Background:
The impact of adjuvant chemotherapy (CTx) and chemo-radiation therapy (cXRT) in the treatment of resectable gastric cancer remains varied. We sought to define the clinical impact of lymph node ratio (LNR) on the relative benefit of adjuvant CTx or cXRT among patients having undergone curative-intent resection for gastric cancer.
Methods:
Using the multi-institutional U.S. Gastric Cancer Collaborative database, 719 patients with gastric adenocarcinoma who underwent curative-intent resection between 2000 and 2013 were identified. Patients with metastasis or an R2 margin were excluded.

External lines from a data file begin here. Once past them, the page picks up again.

This design comes from an exercise in tuning for small area, a short achievable clock period and few clock cycles per item on the open sky130 flow, not from production work.
The RTL was checked by simulation tests, not by an equivalence proof against the original design.

## gf251_encode
module gf251_encode (
    input  wire         clk,
    input  wire         rst,
    input  wire         start,
    input  wire [3:0]   k,
    input  wire [7:0]   n,
    input  wire [7:0]   r,
    input  wire [111:0] px,         
    output wire         ready,
    output wire         out_valid,
    input  wire         out_ready,
    output wire         out_last,
    output wire         out_err,
    output wire [7:0]   out_m,      
    output wire [7:0]   out_d       
);
    function [7:0] norm8(input [7:0] v);
        begin
            norm8 = (v >= 8'd251) ? v - 8'd251 : v;
        end
    endfunction
    function [8:0] lfold(input [9:0] u);
        begin
            lfold = u[7:0] + u[9:8] * 3'd5;
        end
    endfunction
    function [7:0] canon(input [9:0] u);
        begin
            canon = (u >= 10'd502) ? u - 10'd502 : (u >= 10'd251) ? u - 10'd251 : u[7:0];
        end
    endfunction
    function [8:0] pfold(input [12:0] v);
        begin
  ...
Size: ~3,700 cells after synthesis, ~530 flip-flops, roughly 160 I/O pins, ~38,000 um2 of cells after synthesis.
Settings: LEC_CHECK=0, CAP_MARGIN=20, CORE_MARGIN=2, CORE_UTILIZATION=40, CTS_CLUSTER_DIAMETER=100, CTS_CLUSTER_SIZE=20, PLACE_DENSITY=0.6, SLEW_MARGIN=20; clock period 22.0 ns.
standard.sh (not shown) runs the stock make flow with config.mk's settings and CLKGATE_MAP_FILE= SYNTH_SCRIPT=/design/flow/synth_recipe.tcl, a recipe that flattens the netlist after the stock synthesis.
==> flow/flow/run.sh <==
#!/bin/bash
# The standard layout (the standard.sh, every ORFS step unchanged) with
# one hook: after repair_design, the port buffers get a buf_2 cell instead
# of a slow delay buffer (see ports.tcl).  The make output is kept in
# flow_make.log in the work folder; ORFS keeps each step's log under
# orfs/logs/.
set -euo pipefail
WORK="$(pwd)"
bash standard.sh POST_RESIZE_TCL="$WORK/flow/ports.tcl" finish > "$WORK/flow_make.log" 2>&1
==> flow/flow/ports.tcl <==
# POST_RESIZE hook (after repair_design in the placement step).
# buffer_ports gives every input and output port its own buffer, and
# repair_design leaves a slow delay buffer on them because the paths have
# plenty of slack at the design's period.  Give those port buffers a plain
# buf_2 instead; every port keeps its own buffer, nothing else changes.
set n 0
foreach inst [get_cells -quiet {input* output*}] {
  set master [get_property [get_lib_cells -of_objects $inst] name]
  if { [string match "sky130_fd_sc_hd__clkdlybuf*" $master] ||
       [string match "sky130_fd_sc_hd__dlygate*" $master] ||
       $master == "sky130_fd_sc_hd__buf_1" } {
    replace_cell $inst sky130_fd_sc_hd__buf_2
    incr n
  }
}
puts "ports.tcl: resized $n port buffers to sky130_fd_sc_hd__buf_2"
Testbench counts at the start, summed over its fixed seeds: cycles 3,756, items 3,482.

The impact of LNR on overall survival (OS) among patients who received CTx or cXRT was evaluated.
Results:
Median patient age was 65 years, and the majority of patients were male (56.2%). The majority of patients underwent either subtotal (40.6%) or total gastrectomy (41.0%), with the remainder undergoing distal gastrectomy or wedge resection (18.4%). On pathology, median tumor size was 4 cm; most patients had a T3 (33.0%) or T4 (27.9%) lesion with lymph node metastasis (59.7%). Margin status was R0 in 92.5% of patients. A total of 325 (45.2%) patients underwent resection alone, 253 (35.2%) patients received 5-FU or capecitabine-based cXRT, whereas the remaining 141 (19.6%) received CTx. Median OS was 40.9 months, and 5-year OS was 40.3%. According to LNR categories, 5-year OS for patients with a LNR of 0, 0.1–0.10, >0.10–0.25, >0.25 were 54.1%, 53.1 %, 49.1 % and 19.8 %, respectively. Factors associated with worse OS included involvement of the gastroesophageal junction (hazard ratio [HR] 1.8), T-stage (3–4: HR 2.1), lymphovascular invasion (HR 1.4), and LNR (>0.25: HR 2.3) (all P<0.05). In contrast, receipt of adjuvant cXRT was associated with an improved OS in the multivariable model (vs. resection alone: HR 0.40; vs. CTx: HR 0.45, both P<0.001). The benefit of cXRT for resected gastric cancer was noted only among patients with LNR >0.25 (vs. resection alone: HR 0.34; vs. CTx: HR 0.45, both P<0.001). In contrast, there was no noted OS benefit of CTx or cXRT among patients with LNR ≤0.25 (all P>0.05).
Conclusion:
Adjuvant CTx or cXRT was utilized in over one-half of patients undergoing curative-intent resection for gastric cancer. LNR may be a useful tool to select patients for adjuvant cXRT, because the benefit of cXRT therapy was isolated to patients with greater degrees of lymphatic spread (i.e., LNR >0.25).